Whimbrel galore and the not so near Temminck Stint...

On Sunday August 23rd, I was ready for a full day in the field after not having birded the day before - with my first stop at Jones Beach. When I pulled into Jones Beach, at the Coast Guard Station I was the only one around. As I listened to the sounds of birds around me I marveled at how peaceful it was…just how I like it. I scanned the spit off the station and quickly began counting Red Knots, Semipalmated Plovers, Oystercatchers, Short Billed Dowitchers, Rudy Turnstones and other birds. After, scanning for about 30-40 minutes, other birders showed up with one guy indicating that he had a Baird’s Sandpiper at another location called the Swale.

My interest immediately peaked and I decided to leave for the location that the Baird’s was reported. I was joined by birder Bobby Kurtz, and we both headed out to the location. When Bobby and I got to the swale, we realized that everyone else had followed us. The guy who reported the Baird’s pointed out the bird to us. However, when Bobby and I looked at the bird we both realized that it was not a Baird’s but a rather worn and discolored Sanderling.

The Swale was swollen from all the rain from the storm and so Bobby and I walked out for a closer look. We did not see much and so headed back; on our way, we picked up two flyby Whimbrels, both of them called out by Bobby who was rather enthusiastic in his calls…picture someone shouting really loud…WHIMBREL, WHIMBREL!!
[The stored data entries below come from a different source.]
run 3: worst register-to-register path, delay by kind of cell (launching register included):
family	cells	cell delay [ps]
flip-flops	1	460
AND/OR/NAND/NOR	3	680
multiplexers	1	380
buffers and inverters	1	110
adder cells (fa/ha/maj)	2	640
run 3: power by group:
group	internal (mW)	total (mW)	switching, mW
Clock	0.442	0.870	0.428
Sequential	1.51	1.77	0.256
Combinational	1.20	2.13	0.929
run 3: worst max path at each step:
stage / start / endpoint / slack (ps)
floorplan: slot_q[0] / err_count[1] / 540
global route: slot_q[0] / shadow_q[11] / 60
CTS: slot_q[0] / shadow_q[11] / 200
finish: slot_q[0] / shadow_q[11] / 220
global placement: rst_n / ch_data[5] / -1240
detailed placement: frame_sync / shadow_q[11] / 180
**src/rtl/tx_train_pkg.sv**
```systemverilog
// Shared constants and types for the TX packet-train scheduler.
package tx_train_pkg;

  localparam int unsigned DefCntWidth   = 32;
  localparam int unsigned TrainCntWidth = 16;

  localparam logic [2:0] EncIdle      = 3'd0;
  localparam logic [2:0] EncPass      = 3'd1;
  localparam logic [2:0] EncPktGap    = 3'd2;
  localparam logic [2:0] EncTrainGap  = 3'd3;
  localparam logic [2:0] EncDrain     = 3'd4;

  typedef enum logic [2:0] {
    StIdle     = EncIdle,
    StPass     = EncPass,
    StPktGap   = EncPktGap,
    StTrainGap = EncTrainGap,
    StDrain    = EncDrain
  } state_e;

  typedef logic [TrainCntWidth-1:0] train_cnt_t;

  // A zero-length train would never complete, so it behaves as a single packet.
  function automatic train_cnt_t eff_train_len(input train_cnt_t len);
    return (len == '0) ? train_cnt_t'(1) : len;
  endfunction

endpackage

```
**src/rtl/tx_train_gap_timer.sv**
```systemverilog
// Idle-gap down-counter shared by the packet-gap and train-gap states.
module tx_train_gap_timer #(
  parameter int unsigned CNT_WIDTH = 32
) (
  input  logic                 clk,
  input  logic                 reset_n,
  input  logic                 load,
  input  logic                 en,
  input  logic [CNT_WIDTH-1:0] load_val,
  output logic                 expired
);

  localparam logic [CNT_WIDTH-1:0] CntOne = CNT_WIDTH'(1);

  logic [CNT_WIDTH-1:0] cnt_q;

  always_ff @(posedge clk or negedge reset_n) begin
    if (!reset_n) begin
      cnt_q <= '0;
    end else if (load) begin
      cnt_q <= load_val;
    end else if (en && (cnt_q != '0)) begin
      cnt_q <= cnt_q - CntOne;
    end
  end

  // Flags the last idle cycle, so the gap state leaves after exactly load_val cycles.
  assign expired = (cnt_q <= CntOne);

endmodule

```
**src/rtl/tx_train_scheduler.sv**
```systemverilog
// Paces an AXI4-Stream packet flow into trains with programmable packet and train gaps.
module tx_train_scheduler
  import tx_train_pkg::*;
#(
  parameter int unsigned AXI_DATA_WIDTH = 64,
  parameter int unsigned CNT_WIDTH      = DefCntWidth
) (
  input  logic                        clk,
  input  logic                        reset_n,

  input  logic                        start,
  input  logic                        stop,
  input  logic [TrainCntWidth-1:0]    cfg_train_len,
  input  logic [TrainCntWidth-1:0]    cfg_num_trains,
  input  logic [CNT_WIDTH-1:0]        cfg_pkt_gap,
  input  logic [CNT_WIDTH-1:0]        cfg_train_gap,

  input  logic [AXI_DATA_WIDTH-1:0]   s_tdata,
  input  logic [AXI_DATA_WIDTH/8-1:0] s_tstrb,
  input  logic                        s_tvalid,
  input  logic                        s_tlast,
  output logic                        s_tready,

  output logic [AXI_DATA_WIDTH-1:0]   m_tdata,
  output logic [AXI_DATA_WIDTH/8-1:0] m_tstrb,
  output logic                        m_tvalid,
  output logic                        m_tlast,
  input  logic                        m_tready,

  output logic                        busy,
  output logic                        done,
  output logic [CNT_WIDTH-1:0]        pkts_sent,
  output logic [TrainCntWidth-1:0]    trains_sent
);

  localparam logic [CNT_WIDTH-1:0]     CntOne   = CNT_WIDTH'(1);
  localparam logic [TrainCntWidth-1:0] TrainOne = TrainCntWidth'(1);

  state_e                   state_q, state_d;
  logic                     done_q, done_d;
  logic                     in_pkt_q, in_pkt_d;
  logic [CNT_WIDTH-1:0]     pkts_sent_q, pkts_sent_d;
  logic [TrainCntWidth-1:0] trains_sent_q, trains_sent_d;
  logic [TrainCntWidth-1:0] train_pkts_q, train_pkts_d;

  // Run configuration captured at start.
  logic [TrainCntWidth-1:0] train_len_q, train_len_d;
  logic [TrainCntWidth-1:0] num_trains_q, num_trains_d;
  logic [CNT_WIDTH-1:0]     pkt_gap_q, pkt_gap_d;
  logic [CNT_WIDTH-1:0]     train_gap_q, train_gap_d;

  logic                     gate;
  logic                     accept;
  logic                     end_beat;
  logic [TrainCntWidth-1:0] train_pkts_inc;
  logic [TrainCntWidth-1:0] trains_inc;
  logic                     train_done;
  logic                     final_train;

  logic                     gap_load;
  logic                     gap_en;
  logic [CNT_WIDTH-1:0]     gap_load_val;
  logic                     gap_expired;

  // Stream path: data is never touched, only valid/ready are gated.
  assign gate     = (state_q == StPass) || (state_q == StDrain);
  assign m_tdata  = s_tdata;
  assign m_tstrb  = s_tstrb;
  assign m_tlast  = s_tlast;
  assign m_tvalid = s_tvalid & gate;
  assign s_tready = m_tready & gate;

  assign accept   = m_tvalid & m_tready;
  assign end_beat = accept & s_tlast;

  assign train_pkts_inc = train_pkts_q + TrainOne;
  assign trains_inc     = trains_sent_q + TrainOne;
  assign train_done     = (train_pkts_inc == train_len_q);
  assign final_train    = train_done && (num_trains_q != '0) && (trains_inc == num_trains_q);

  assign gap_en = (state_q == StPktGap) || (state_q == StTrainGap);

  always_comb begin
    state_d       = state_q;
    done_d        = 1'b0;
    in_pkt_d      = in_pkt_q;
    pkts_sent_d   = pkts_sent_q;
    trains_sent_d = trains_sent_q;
    train_pkts_d  = train_pkts_q;
    train_len_d   = train_len_q;
    num_trains_d  = num_trains_q;
    pkt_gap_d     = pkt_gap_q;
    train_gap_d   = train_gap_q;
    gap_load      = 1'b0;
    gap_load_val  = pkt_gap_q;

    if (accept) begin
      in_pkt_d = ~s_tlast;
    end

    // Completed packets are counted identically in PASS and DRAIN.
    if (end_beat) begin
      pkts_sent_d = pkts_sent_q + CntOne;
      if (train_done) begin
        trains_sent_d = trains_inc;
        train_pkts_d  = '0;
      end else begin
        train_pkts_d = train_pkts_inc;
      end
    end

    unique case (state_q)
      StIdle: begin
        if (start) begin
          train_len_d   = eff_train_len(cfg_train_len);
          num_trains_d  = cfg_num_trains;
          pkt_gap_d     = cfg_pkt_gap;
          train_gap_d   = cfg_train_gap;
          pkts_sent_d   = '0;
          trains_sent_d = '0;
          train_pkts_d  = '0;
          in_pkt_d      = 1'b0;
          state_d       = StPass;
        end
      end

      StPass: begin
        if (stop) begin
          // A presented but unaccepted beat must not be withdrawn, so it drains too.
          if (end_beat) begin
            state_d = StIdle;
            done_d  = 1'b1;
          end else if (in_pkt_q || s_tvalid) begin
            state_d = StDrain;
          end else begin
            state_d = StIdle;
            done_d  = 1'b1;
          end
        end else if (end_beat) begin
          if (final_train) begin
            state_d = StIdle;
            done_d  = 1'b1;
          end else if (train_done) begin
            if (train_gap_q != '0) begin
              state_d      = StTrainGap;
              gap_load     = 1'b1;
              gap_load_val = train_gap_q;
            end
          end else if (pkt_gap_q != '0) begin
            state_d  = StPktGap;
            gap_load = 1'b1;
          end
        end
      end

      StPktGap, StTrainGap: begin
        if (stop) begin
          state_d = StIdle;
          done_d  = 1'b1;
        end else if (gap_expired) begin
          state_d = StPass;
        end
      end

      StDrain: begin
        if (end_beat) begin
          state_d = StIdle;
          done_d  = 1'b1;
        end
      end

      default: state_d = StIdle;
    endcase
  end

  always_ff @(posedge clk or negedge reset_n) begin
    if (!reset_n) begin
      state_q       <= StIdle;
      done_q        <= 1'b0;
      in_pkt_q      <= 1'b0;
      pkts_sent_q   <= '0;
      trains_sent_q <= '0;
      train_pkts_q  <= '0;
      train_len_q   <= TrainOne;
      num_trains_q  <= '0;
      pkt_gap_q     <= '0;
      train_gap_q   <= '0;
    end else begin
      state_q       <= state_d;
      done_q        <= done_d;
      in_pkt_q      <= in_pkt_d;
      pkts_sent_q   <= pkts_sent_d;
      trains_sent_q <= trains_sent_d;
      train_pkts_q  <= train_pkts_d;
      train_len_q   <= train_len_d;
      num_trains_q  <= num_trains_d;
      pkt_gap_q     <= pkt_gap_d;
      train_gap_q   <= train_gap_d;
    end
  end

  tx_train_gap_timer #(
    .CNT_WIDTH (CNT_WIDTH)
  ) u_gap_timer (
    .clk      (clk),
    .reset_n  (reset_n),
    .load     (gap_load),
    .en       (gap_en),
    .load_val (gap_load_val),
    .expired  (gap_expired)
  );

  assign busy        = (state_q != StIdle);
  assign done        = done_q;
  assign pkts_sent   = pkts_sent_q;
  assign trains_sent = trains_sent_q;

endmodule

```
I decided to head back to the Coast Guard Station; once there, I again scanned the spit to see if additional birds were pushed in with the high tide. I was pleasantly surprised to see more Whimbrels and ended up counting 6 for a total of 8 for the day.

1/2 hour later, I was ready to move onto another location, but was undecided on whether I should head East or return West. A phone call to my friend Andy Baldelli convinced me to head East and after about an hour’s drive, I met up with Andy who joined me in my vehicle and we headed out to Dune Road to bird while waiting for the tide to subside for a Cupsogue run. It was there that we encountered the mystery bird that caused a bit of a stir that afternoon.
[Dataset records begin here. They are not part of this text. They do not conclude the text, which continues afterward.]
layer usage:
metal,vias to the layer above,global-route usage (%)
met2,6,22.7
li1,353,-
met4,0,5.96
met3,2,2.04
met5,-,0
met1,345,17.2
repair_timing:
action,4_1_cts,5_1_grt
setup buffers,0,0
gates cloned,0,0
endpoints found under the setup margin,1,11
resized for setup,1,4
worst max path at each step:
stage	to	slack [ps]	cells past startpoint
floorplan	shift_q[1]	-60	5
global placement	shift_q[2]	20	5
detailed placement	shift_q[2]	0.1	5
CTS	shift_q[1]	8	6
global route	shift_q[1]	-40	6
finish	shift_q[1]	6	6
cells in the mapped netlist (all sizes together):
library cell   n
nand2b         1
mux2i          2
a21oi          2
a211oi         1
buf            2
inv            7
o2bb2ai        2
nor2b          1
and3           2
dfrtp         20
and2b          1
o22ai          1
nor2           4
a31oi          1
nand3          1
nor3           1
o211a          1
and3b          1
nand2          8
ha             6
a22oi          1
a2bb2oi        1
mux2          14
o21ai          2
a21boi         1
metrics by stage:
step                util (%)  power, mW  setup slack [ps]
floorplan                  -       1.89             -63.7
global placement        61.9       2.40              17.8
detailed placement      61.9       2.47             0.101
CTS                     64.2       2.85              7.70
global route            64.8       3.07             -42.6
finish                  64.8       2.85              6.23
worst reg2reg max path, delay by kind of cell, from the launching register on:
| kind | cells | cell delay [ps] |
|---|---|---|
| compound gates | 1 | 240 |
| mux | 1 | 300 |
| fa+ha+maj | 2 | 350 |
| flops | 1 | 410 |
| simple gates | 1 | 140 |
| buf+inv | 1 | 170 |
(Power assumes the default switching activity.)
Andy and I had stopped along Dune Rd. and did a brief sea watch; after leaving the area we were cruising along when we noticed a number of peeps feeding on the shoulder of the road on some reeds that were flattened into the ground. We discussed whether it was worth stopping and looking and after reviewing what we would say should the local enforcement pay us a visit, we went for it. The local police have been rather tolerant to birders, so we take extra precautions to observe the town laws.
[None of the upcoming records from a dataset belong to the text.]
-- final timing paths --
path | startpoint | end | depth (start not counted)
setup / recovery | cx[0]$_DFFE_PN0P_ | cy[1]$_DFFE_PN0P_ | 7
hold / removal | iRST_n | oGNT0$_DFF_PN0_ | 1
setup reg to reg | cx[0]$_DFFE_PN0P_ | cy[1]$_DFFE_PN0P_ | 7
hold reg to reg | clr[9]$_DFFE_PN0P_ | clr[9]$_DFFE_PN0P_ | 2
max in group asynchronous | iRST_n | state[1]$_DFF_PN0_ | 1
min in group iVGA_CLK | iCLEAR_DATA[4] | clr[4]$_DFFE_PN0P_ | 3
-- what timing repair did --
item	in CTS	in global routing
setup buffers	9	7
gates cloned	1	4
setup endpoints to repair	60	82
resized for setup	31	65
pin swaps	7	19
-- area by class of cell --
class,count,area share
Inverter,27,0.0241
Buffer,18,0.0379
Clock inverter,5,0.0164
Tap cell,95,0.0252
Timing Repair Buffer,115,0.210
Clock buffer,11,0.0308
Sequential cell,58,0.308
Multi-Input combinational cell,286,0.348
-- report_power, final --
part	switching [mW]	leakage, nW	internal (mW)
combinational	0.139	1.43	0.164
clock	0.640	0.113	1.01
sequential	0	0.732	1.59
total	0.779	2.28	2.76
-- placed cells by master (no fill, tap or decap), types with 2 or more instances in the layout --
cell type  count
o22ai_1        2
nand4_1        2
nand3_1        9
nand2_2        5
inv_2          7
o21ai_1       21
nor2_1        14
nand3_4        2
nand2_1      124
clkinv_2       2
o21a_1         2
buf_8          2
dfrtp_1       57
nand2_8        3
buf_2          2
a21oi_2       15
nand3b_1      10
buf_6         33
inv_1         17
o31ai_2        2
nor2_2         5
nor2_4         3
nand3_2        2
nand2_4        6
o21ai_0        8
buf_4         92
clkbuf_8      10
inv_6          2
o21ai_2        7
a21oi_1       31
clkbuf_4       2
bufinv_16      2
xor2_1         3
After securing a spot along the road where we would not be far from my vehicle, Andy and I began scanning the peeps. I quickly keyed in on a Western Sandpiper and began to observe and take photos, while Andy continued scanning. There were a lot more peeps than we had anticipated, so it was going to be a while to scan them all. After about a few minutes, Andy called out to me and asked me to look at a bird that he was looking at. I found the bird and asked Andy, what about it. Andy wanted to know if I thought it was an interesting bird, after taking a closer look, I responded that it looked like a Least Sandpiper, but I was not sure because the plumage was strange.

Andy responded that is exactly that is what he was thinking. Andy went on to say that he thought we were looking at something good. Not convinced, I went back to looking at the Westerns and also White-rumped Sandpipers that I had noticed. Andy after further looking at his mystery bird asked that I stop what I was doing and photograph (for documentation purposes) the bird he was keenly interested in. I did and began looking at the bird closer. To be honest, the plumage was different, but I was still being conservative and not buying into what was so different about the bird; Andy began referencing Temminck Stint. Having no experience with Temminck Stint I deferred to Andy’s experience since he has a whole lot more birding experience and began to think that maybe Andy was onto something.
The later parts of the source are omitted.